人工知能、認知科学、心理学、ロボティクス、生物学などに興味を持っています。このブログでは人工知能のさまざまな分野について調査したことをまとめています。最近は、機械学習・Deep Learningに関する記事が多いです。



統計的声質変換 (3) メルケプストラムの抽出

音声信号処理 音声合成

統計的声質変換 (2) ボイスチェンジャーを作ろう(2015/2/25)の続き。

前回は音声から抽出したメルケプストラムやピッチのパラメータを直接いじることで簡単なボイスチェンジャーを作った。今回からAさんの音声をBさんの音声に変換する規則を機械学習の手法で学習する声質変換の実験をしていきたい。今回は学習データとなる音声データをダウンロードするところとメルケプストラムを抽出するところまで。

音声データのダウンロード

チュートリアルと同じようにCMU ARCTIC Databasesという公開データを使う。このデータは7名の英語話者が同じ文章を朗読した音声がついている。今回作る統計的声質変換の手法は、変換元のAさんと変換先のBさんが同じ文章を読んだ音声が必要になるのでちょうどよいデータ。英語なのが残念。日本語の音声は探したけどなかった。あとで自分の声でやってみたい。

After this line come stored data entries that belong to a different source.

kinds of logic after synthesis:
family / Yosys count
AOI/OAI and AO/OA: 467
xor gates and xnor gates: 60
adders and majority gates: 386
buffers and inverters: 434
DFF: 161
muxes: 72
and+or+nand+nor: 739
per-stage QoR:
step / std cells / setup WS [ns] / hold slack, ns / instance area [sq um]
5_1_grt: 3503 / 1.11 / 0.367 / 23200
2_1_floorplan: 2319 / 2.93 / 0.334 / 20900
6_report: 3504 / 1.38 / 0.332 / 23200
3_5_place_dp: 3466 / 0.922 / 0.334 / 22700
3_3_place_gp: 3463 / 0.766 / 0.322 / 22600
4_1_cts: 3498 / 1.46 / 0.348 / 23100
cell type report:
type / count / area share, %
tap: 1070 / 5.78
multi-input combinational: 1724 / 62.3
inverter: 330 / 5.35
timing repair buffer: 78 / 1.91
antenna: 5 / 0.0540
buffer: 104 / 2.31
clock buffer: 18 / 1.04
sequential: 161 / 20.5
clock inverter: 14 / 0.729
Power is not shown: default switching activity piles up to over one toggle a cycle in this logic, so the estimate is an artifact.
File: config.mk
export PLATFORM = sky130hd
export DESIGN_NAME = pwm_duty_cycle_rssi_meter_flat
export DESIGN_NICKNAME = d
export VERILOG_FILES = /design/src/rtl/pdrm_pkg.sv /design/src/rtl/pdrm_if.sv /design/src/rtl/pwm_duty_cycle_rssi_meter.sv /design/src/rtl/pdrm_div.sv /design/src/flat_wrapper.sv
export SDC_FILE = /design/constraint.sdc
export NUM_CORES = 1
export LEC_CHECK = 0
export BUFFER_PORTS_ARGS = -buffer_cell sky130_fd_sc_hd__buf_2
export CAP_MARGIN = 15
export CORE_ASPECT_RATIO = 0.8
export CORE_MARGIN = 1
export CORE_UTILIZATION = 40
export DETAILED_ROUTE_END_ITERATION = 16
export PLACE_DENSITY = 0.58
export SYNTH_ARGS = -nofsm -noshare
export SYNTH_HDL_FRONTEND = slang
export SYNTH_HIERARCHICAL = 1
export SYNTH_SLANG_ARGS = --single-unit
File: constraint.sdc
create_clock -name i_clk -period 7.21 [get_ports i_clk]
set_input_delay 1.442 -clock i_clk [delete_from_list [all_inputs] [get_ports i_clk]]
set_output_delay 1.442 -clock i_clk [all_outputs]
set_load 0.05 [all_outputs]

一括ダウンロードするスクリプトは、download_cmu_arctic.shをお借りした。curlというコマンドがなかったのでインストール。Windowsの場合はCygwinについている。

ダウンロードするとFestvox用のデータがいろいろついているけど今回必要なのは各話者のwavだけ。そのためwav以外は削除して下のようなディレクトリ構造にした。

% ls wav
awb/     bdl/     clb/     jmk/     ksp/     rms/     slt/

% ls wav/clb/
arctic_a0001.wav     arctic_a0002.wav ...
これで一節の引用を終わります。